● **DATA SUPPLIED**:
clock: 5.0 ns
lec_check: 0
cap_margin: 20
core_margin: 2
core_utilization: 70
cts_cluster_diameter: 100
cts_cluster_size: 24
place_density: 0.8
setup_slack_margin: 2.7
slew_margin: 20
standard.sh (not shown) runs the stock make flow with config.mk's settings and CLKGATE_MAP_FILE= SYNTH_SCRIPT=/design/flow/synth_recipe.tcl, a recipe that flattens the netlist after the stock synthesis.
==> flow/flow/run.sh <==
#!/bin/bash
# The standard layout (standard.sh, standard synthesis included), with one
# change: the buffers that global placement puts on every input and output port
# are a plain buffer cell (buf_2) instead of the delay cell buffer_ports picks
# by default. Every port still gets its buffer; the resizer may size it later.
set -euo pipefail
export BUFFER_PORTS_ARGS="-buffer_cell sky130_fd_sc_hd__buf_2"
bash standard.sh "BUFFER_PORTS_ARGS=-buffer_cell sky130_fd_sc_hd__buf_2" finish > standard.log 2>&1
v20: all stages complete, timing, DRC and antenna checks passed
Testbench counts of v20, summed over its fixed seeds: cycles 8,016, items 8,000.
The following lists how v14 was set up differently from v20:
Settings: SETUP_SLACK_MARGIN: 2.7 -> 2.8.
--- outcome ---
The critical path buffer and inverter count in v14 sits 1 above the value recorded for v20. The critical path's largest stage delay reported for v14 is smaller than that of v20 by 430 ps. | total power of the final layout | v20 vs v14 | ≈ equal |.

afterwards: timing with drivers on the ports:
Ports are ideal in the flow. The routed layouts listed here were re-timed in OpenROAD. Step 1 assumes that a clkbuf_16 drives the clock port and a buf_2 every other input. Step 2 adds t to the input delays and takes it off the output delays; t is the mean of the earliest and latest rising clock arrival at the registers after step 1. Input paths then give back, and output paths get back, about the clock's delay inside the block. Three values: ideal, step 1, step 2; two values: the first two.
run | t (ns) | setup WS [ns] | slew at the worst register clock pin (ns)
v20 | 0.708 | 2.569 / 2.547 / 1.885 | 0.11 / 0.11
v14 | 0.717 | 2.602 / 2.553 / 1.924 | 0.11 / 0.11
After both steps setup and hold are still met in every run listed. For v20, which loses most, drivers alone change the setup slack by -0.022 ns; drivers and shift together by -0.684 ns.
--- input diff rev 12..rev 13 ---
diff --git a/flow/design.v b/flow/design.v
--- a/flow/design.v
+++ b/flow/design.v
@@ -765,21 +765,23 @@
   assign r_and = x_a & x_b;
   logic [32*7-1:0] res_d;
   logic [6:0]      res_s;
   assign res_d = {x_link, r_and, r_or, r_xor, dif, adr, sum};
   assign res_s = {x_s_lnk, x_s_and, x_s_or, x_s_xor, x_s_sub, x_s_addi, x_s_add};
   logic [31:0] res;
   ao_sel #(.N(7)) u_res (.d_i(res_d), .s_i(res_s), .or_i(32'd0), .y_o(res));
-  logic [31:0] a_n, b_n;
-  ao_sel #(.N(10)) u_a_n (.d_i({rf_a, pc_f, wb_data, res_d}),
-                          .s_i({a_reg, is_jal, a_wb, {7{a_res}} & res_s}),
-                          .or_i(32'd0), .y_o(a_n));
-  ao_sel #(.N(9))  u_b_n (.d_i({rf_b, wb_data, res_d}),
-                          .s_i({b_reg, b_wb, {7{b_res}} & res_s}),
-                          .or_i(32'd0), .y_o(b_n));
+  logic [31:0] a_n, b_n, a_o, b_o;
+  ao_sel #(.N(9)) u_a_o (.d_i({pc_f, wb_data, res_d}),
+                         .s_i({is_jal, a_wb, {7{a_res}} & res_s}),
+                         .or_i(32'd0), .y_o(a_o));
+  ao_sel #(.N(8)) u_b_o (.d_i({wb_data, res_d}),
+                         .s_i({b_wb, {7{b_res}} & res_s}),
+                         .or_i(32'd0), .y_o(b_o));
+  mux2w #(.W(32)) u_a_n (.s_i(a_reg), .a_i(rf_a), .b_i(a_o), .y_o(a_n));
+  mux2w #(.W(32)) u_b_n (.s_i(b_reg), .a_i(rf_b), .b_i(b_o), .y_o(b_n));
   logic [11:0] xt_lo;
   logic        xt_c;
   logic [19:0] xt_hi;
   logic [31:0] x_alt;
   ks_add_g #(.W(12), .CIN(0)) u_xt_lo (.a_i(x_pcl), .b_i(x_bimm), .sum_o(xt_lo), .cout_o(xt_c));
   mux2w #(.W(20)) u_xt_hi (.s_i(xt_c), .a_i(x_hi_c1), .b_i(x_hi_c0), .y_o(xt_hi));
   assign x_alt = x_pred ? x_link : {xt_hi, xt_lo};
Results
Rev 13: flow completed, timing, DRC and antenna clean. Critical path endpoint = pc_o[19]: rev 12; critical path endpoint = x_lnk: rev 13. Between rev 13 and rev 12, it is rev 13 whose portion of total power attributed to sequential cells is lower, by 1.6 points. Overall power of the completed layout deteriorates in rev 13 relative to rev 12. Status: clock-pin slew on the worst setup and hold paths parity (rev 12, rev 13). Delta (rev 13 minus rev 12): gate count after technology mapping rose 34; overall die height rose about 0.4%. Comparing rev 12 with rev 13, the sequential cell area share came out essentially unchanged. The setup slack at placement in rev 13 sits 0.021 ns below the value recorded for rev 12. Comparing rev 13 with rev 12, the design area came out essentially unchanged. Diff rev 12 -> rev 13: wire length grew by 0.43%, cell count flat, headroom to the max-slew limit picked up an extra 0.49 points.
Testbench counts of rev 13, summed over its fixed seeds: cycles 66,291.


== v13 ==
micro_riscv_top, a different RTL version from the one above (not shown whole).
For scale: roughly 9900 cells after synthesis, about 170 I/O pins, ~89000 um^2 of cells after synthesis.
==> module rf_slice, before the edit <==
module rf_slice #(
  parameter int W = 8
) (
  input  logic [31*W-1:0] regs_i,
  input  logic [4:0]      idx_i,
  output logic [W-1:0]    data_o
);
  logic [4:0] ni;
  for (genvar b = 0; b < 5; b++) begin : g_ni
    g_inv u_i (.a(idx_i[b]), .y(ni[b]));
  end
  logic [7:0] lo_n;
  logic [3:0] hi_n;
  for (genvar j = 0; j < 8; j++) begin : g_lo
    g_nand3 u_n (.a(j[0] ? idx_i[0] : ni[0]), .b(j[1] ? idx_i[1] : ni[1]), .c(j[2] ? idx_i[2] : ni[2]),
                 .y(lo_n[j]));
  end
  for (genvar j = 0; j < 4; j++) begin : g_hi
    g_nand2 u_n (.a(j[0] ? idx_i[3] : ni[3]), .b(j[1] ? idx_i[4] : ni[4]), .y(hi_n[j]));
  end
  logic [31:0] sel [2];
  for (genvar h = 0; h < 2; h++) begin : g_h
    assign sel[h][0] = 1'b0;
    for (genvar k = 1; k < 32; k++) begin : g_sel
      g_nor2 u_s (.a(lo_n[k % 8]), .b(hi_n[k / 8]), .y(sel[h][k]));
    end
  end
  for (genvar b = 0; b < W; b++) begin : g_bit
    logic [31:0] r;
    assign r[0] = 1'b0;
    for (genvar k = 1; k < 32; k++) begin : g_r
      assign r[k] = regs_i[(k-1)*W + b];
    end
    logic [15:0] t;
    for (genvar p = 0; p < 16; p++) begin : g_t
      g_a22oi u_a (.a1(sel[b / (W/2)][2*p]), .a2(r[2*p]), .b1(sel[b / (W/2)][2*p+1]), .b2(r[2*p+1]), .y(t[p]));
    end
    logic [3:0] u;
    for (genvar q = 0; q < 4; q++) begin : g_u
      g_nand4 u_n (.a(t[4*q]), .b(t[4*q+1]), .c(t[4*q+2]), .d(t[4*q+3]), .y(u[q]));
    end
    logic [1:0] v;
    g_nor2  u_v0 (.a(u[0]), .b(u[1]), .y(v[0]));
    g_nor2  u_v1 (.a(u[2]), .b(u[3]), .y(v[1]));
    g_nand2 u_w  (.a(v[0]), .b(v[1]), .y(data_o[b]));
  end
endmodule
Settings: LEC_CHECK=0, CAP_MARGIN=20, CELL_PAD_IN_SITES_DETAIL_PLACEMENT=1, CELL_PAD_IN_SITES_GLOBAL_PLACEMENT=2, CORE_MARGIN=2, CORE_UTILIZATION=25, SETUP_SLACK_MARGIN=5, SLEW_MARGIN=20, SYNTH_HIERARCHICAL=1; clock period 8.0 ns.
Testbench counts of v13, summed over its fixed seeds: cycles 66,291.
Context: an optimization exercise on an open-source flow, tuned for small area, a short achievable clock period and few clock cycles per item. The choices shown serve that exercise and are no tape-out recipe.
Function was checked by simulation only, so behaviour that the tests miss may differ from the original.

==> flow/design.v, too long to show whole: its modules and the start of the top module <==
// module fp_unpack: 13 lines
// module fp_mul: 650 lines
// module fp_mul_round: 14 lines
// module fp_add: 36 lines
// module int_to_float: 24 lines
// module log2_tables: 64 lines
// module log2_cmul5: 40 lines
// module log2_seq: 207 lines
// module log2_top: 23 lines
module log2_top #(
  parameter int taylor_terms = 9
) (
  input  logic             clk,
  input  logic             arst_n,
  input  log2_pkg::float_t x,
  input  logic             start,
  output log2_pkg::float_t result,
  output logic             busy,
  output logic             done
);
  // ...
==> flow/flow/run.sh <==
#!/bin/bash
# Standard layout (the standard.sh, all ORFS steps) with two changes:
# synthesis maps adders to plain gates instead of extracting full and half
# adder cells (ADDER_MAP_FILE empty), so ABC sees whole arithmetic paths,
# and a larger setup margin for ORFS's timing repair.
set -euo pipefail
bash standard.sh ADDER_MAP_FILE= SETUP_SLACK_MARGIN=7 finish > standard.log 2>&1
==> flow/standard.sh <==
#!/bin/bash
# synth_recipe.tcl (not shown) runs the flow's synth.tcl, then flattens the netlist and writes it again
# the make line also repeats each setting of config.mk as NAME=value (left out here)
make -C /OpenROAD-flow-scripts/flow DESIGN_CONFIG=/design/flow/config.mk WORK_HOME=/design/flow/orfs CLKGATE_MAP_FILE= SYNTH_SCRIPT=/design/flow/synth_recipe.tcl "${@:-finish}"
==> flow/config.mk <==
export PLATFORM = sky130hd
export DESIGN_NAME = log2_top
export DESIGN_NICKNAME = log2_top
export VERILOG_FILES = /design/flow/design.v
export SDC_FILE = /design/flow/constraint.sdc
export NUM_CORES = 4
export LEC_CHECK = 0
export ABC_AREA = 1
export CAP_MARGIN = 20
export CORE_MARGIN = 2
export CORE_UTILIZATION = 40
export SETUP_SLACK_MARGIN = 5
export SLEW_MARGIN = 20
export TNS_END_PERCENT = 5
==> flow/constraint.sdc <==
create_clock -name core_clock -period 18.5 [get_ports {clk}]
set_input_delay 3.7000 -clock core_clock [delete_from_list [all_inputs] [get_ports {clk}]]
set_output_delay 3.7000 -clock core_clock [all_outputs]
set_load 0.01 [all_outputs]
==> summary.txt, run 1 <==
Global Route met3 Usage=0.0532; worst-path maximum fanout=43; top cells by area, synth=nand2_1, nand3_1, inv_1, edfxtp_1, nor2_1; number of cells on the worst reg-to-reg path=60; result of the run=complete, no violations; startpoint-to-endpoint class of the critical path=flop to flop; Non-clock buffers, area share=0.0320; CTS buffer count=9; fraction of the mapped netlist area in compound gates=0.122; maximum single-stage delay on the critical path=0.53 ns; met3 routed wirelength=16300 um; maximum buffer depth of the clock tree=2; setup slack, reg-to-reg=7.56 ns; layout buffer count excluding clock buffers=138; post-layout instance area=39500 um^2; final worst path period need=10.94 ns; area after detailed placement=38800 um^2; worst path required time=roughly 19 ns; non-filler cells, final=8897; Period Utilization, post-route=0.592; area of the die=around 96000 um^2; EDFF count, synth=71
Testbench counts, summed over its fixed seeds: cycles 29,876, items 2,560.
This is an optimization exercise on Yosys and OpenROAD, whose aim is small area and a short achievable clock period, not a production implementation. Only simulation tests tie the RTL to the original design; equivalence was not proved. Power is estimated from default activity; no workload was simulated.

PW:
## joltage_select_sum
module joltage_select_sum #(
  parameter int MAX_K = 12,
  parameter int VAL_W = 40,
  parameter int SUM_W = 64,
  parameter int CNT_W = 32,
  localparam int KW   = $clog2(MAX_K+1)
)(
  input  logic             clk,
  input  logic             rst_n,
  input  logic [KW-1:0]    k_sel,
  input  logic [3:0]       in_digit,
  input  logic             in_last,
  input  logic             in_valid,
  output logic             in_ready,
  input  logic             sum_clr,
  output logic             line_valid,
  output logic [VAL_W-1:0] line_value,
  output logic             line_short,
  output logic [SUM_W-1:0] sum_out,
  output logic [CNT_W-1:0] lines_done,
  output logic [2:0]       error
);
  logic [MAX_K-1:0][3:0] dig, cand;
  logic [MAX_K-1:1] shf_q, asc_nxt, shf_nxt;
  logic [VAL_W-1:0] val_p, val_g, va_nxt, vb_nxt;
  logic [VAL_W-1:0] val;
  logic [KW-1:0]    cnt, k_r, k_nxt;
  logic             live, fin, rdy, in_line;
  logic             acc, upd, clr, dig_ok, k_ok, short_l, add_ok;
  logic [VAL_W:0]   add_lo;
  logic [SUM_W-1:0] sum_nxt;
  logic             carry;
  logic [CNT_W-1:0] lines_nxt;
  logic [2:0]       err_set;
  assign in_ready = rdy;
  assign acc      = in_valid && in_ready;
  assign dig_ok   = (in_digit <= 4'd9);
  assign upd      = acc && dig_ok;
  assign clr      = fin || !live;
  assign k_ok     = (k_sel != '0) && (k_sel <= KW'(MAX_K));
  assign short_l  = (cnt < k_r);
  assign add_ok   = fin && !short_l;
  assign k_nxt = in_line ? k_r : (k_ok ? k_sel : KW'(MAX_K));
  always_comb begin
    cand[0] = (shf_q[1] || in_digit > dig[0]) ? in_digit : dig[0];
    for (int j = 1; j < MAX_K; j++)
      cand[j] = shf_q[j] ? dig[j-1] : dig[j];
    for (int j = 1; j < MAX_K; j++)
      asc_nxt[j] = (KW'(j) < k_nxt) && (cand[j] < cand[j-1]);
    shf_nxt[MAX_K-1] = asc_nxt[MAX_K-1];
    for (int j = MAX_K-2; j >= 1; j--)
      shf_nxt[j] = shf_nxt[j+1] | asc_nxt[j];
  end
  ...
Size in the first run: roughly 1800 cells after synthesis, roughly 230 flip-flops, ~18000 um^2 of cells after synthesis.
Settings: LEC_CHECK=0, CAP_MARGIN=20, CORE_MARGIN=2, CORE_UTILIZATION=55, SETUP_SLACK_MARGIN=4.7, SLEW_MARGIN=20; clock period 9.0 ns.
standard.sh (not shown) runs the stock make flow with config.mk's settings and CLKGATE_MAP_FILE= SYNTH_SCRIPT=/design/flow/synth_recipe.tcl, a recipe that flattens the netlist after the stock synthesis.
==> flow/flow/run.sh <==
#!/bin/bash
set -euo pipefail
export BUFFER_PORTS_ARGS="-buffer_cell sky130_fd_sc_hd__buf_1"
export CTS_ARGS="-sink_clustering_enable -repair_clock_nets -dont_use_dummy_load"
bash standard.sh finish > standard_flow.log 2>&1
PW went all the way through the flow, and no timing, DRC or antenna check failed.
--- input diff PW..TR ---
- a change of SETUP_SLACK_MARGIN from 4.7 to 4.4
- a change of CORE_UTILIZATION from 55 to 45
Findings:
PW reports its slowest cell on the critical path as sky130_fd_sc_hd__edfxtp_1 while TR reports sky130_fd_sc_hd__or4_4. Total number of vias in TR vs PW: down 452. Looking at the reports, TR completed the entire flow and the layout it produced met the timing, DRC and antenna checks. On slack of the worst reg-to-reg path, the higher figure sits with PW, not TR. Comparing TR against PW, there is no change at all in post-synthesis instance area.


joltage_select_sum, a different RTL version from the one above (not shown whole).
Size in the first run: about 1700 cells after synthesis.
==> flow/config.mk <==
export PLATFORM = sky130hd
export DESIGN_NAME = joltage_select_sum
export DESIGN_NICKNAME = joltage_select_sum
export VERILOG_FILES = /design/flow/design.v
export SDC_FILE = /design/flow/constraint.sdc
export NUM_CORES = 4
export LEC_CHECK = 0
export CAP_MARGIN = 20
export CORE_MARGIN = 2
export CORE_UTILIZATION = 55
export SETUP_SLACK_MARGIN = 4.1
export SLEW_MARGIN = 20
==> flow/constraint.sdc <==
create_clock -name core_clock -period 9.0 [get_ports {clk}]
set_input_delay 1.8000 -clock core_clock [delete_from_list [all_inputs] [get_ports {clk}]]
set_output_delay 1.8000 -clock core_clock [all_outputs]
set_load 0.01 [all_outputs]
==> flow/flow/run.sh <==
#!/bin/bash
set -euo pipefail
export BUFFER_PORTS_ARGS="-buffer_cell sky130_fd_sc_hd__buf_1"
export CTS_ARGS="-sink_clustering_enable -repair_clock_nets -dont_use_dummy_load -sink_clustering_size 32 -sink_clustering_max_diameter 120"
bash standard.sh finish > standard_flow.log 2>&1
==> next run, changes <==
==> flow/flow/run.sh (replaced) <==
#!/bin/bash
set -euo pipefail
export BUFFER_PORTS_ARGS="-buffer_cell sky130_fd_sc_hd__buf_1"
export CTS_ARGS="-sink_clustering_enable -repair_clock_nets -dont_use_dummy_load"
bash standard.sh finish > standard_flow.log 2>&1
Outcome: Sequential share of layout area fell by 0.64 points; sequential power barely changes; setup slack improved by 0.0096 ns; final area came out higher by a few percent; hold slack got worse by 0.0093 ns; power rose by roughly a tenth; utilization rises by 1.3 points.
==> next run, changes <==
- PLACE_DENSITY: not set -> 0.7
- SETUP_SLACK_MARGIN: 4.1 -> 4.4
Outcome:
- register-to-register slack improves by 0.19 ns
- worst hold slack hardly moves
- clock power is lower by about 0.4%
- design area climbs by about 5%
- die area stays the same
- synthesized area stays the same
- wire length goes up by 2.0%
- global-route usage decreases by 0.13 points
==> next run, changes <==
==> flow/flow/run.sh (replaced) <==
#!/bin/bash
set -euo pipefail
export BUFFER_PORTS_ARGS="-buffer_cell sky130_fd_sc_hd__buf_1"
export CTS_ARGS="-sink_clustering_enable -repair_clock_nets -dont_use_dummy_load -sink_clustering_size 24 -sink_clustering_max_diameter 100"
bash standard.sh finish > standard_flow.log 2>&1
- GPL_ROUTABILITY_DRIVEN: not set -> 0
- PLACE_DENSITY: 0.7 -> not set
- SETUP_SLACK_MARGIN: 4.4 -> 4.1
Effect: Final area fell by 7.1%; setup slack got worse by 0.062 ns; wire length fell by 3.8%.

==> re-timing with driven ports <==
The flow's constraints put no driver on any port. The routed layouts listed below were extracted and timed again, unchanged, in two steps.
Step 1, drivers: a clkbuf_16 drives clk and a buf_2 each remaining input, both assumed.
Step 2 also shifts input and output timing later by t, the mid clock arrival at the registers, as if the neighbouring blocks saw the same clock.
a / b / c = ideal ports / drivers / drivers and shift; a / b = the first two.
run	t, ns	setup WS [ns]	hold slack, ns	worst setup path after step 2	slew at the worst register clock pin (ns)
PW	0.597	4.202 / 4.148 / 4.167	0.507 / 0.507 / 0.507	input to register	0.06 / 0.06
TR	0.594	4.292 / 4.239 / 4.077	0.508 / 0.508 / 0.508	input to register	0.06 / 0.06
the first run of note 2	0.528	4.252 / 4.221 / 3.826	0.505 / 0.505 / 0.505	input to register	0.12 / 0.12
the second run of note 2	0.582	4.262 / 4.258 / 3.752	0.496 / 0.496 / 0.496	input to register	0.06 / 0.06
the third run of note 2	0.578	4.232 / 4.180 / 4.047	0.497 / 0.497 / 0.497	input to register	0.06 / 0.06
the fourth run of note 2	0.530	4.170 / 4.170 / 3.789	0.510 / 0.510 / 0.510	input to register	0.10 / 0.10
After both steps every run listed still meets setup and hold. The setup slack of the second run of note 2, which loses most, moves by -0.004 ns with the drivers and by -0.510 ns with both steps.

● **WHAT IS REQUIRED**: Find every line above where the word "genvar" occurs, and copy that line.

● **EXERCISE SOLUTION**:
  for (genvar b = 0; b < 5; b++) begin : g_ni
  for (genvar j = 0; j < 8; j++) begin : g_lo
  for (genvar j = 0; j < 4; j++) begin : g_hi
  for (genvar h = 0; h < 2; h++) begin : g_h
    for (genvar k = 1; k < 32; k++) begin : g_sel
  for (genvar b = 0; b < W; b++) begin : g_bit
    for (genvar k = 1; k < 32; k++) begin : g_r
    for (genvar p = 0; p < 16; p++) begin : g_t
    for (genvar q = 0; q < 4; q++) begin : g_u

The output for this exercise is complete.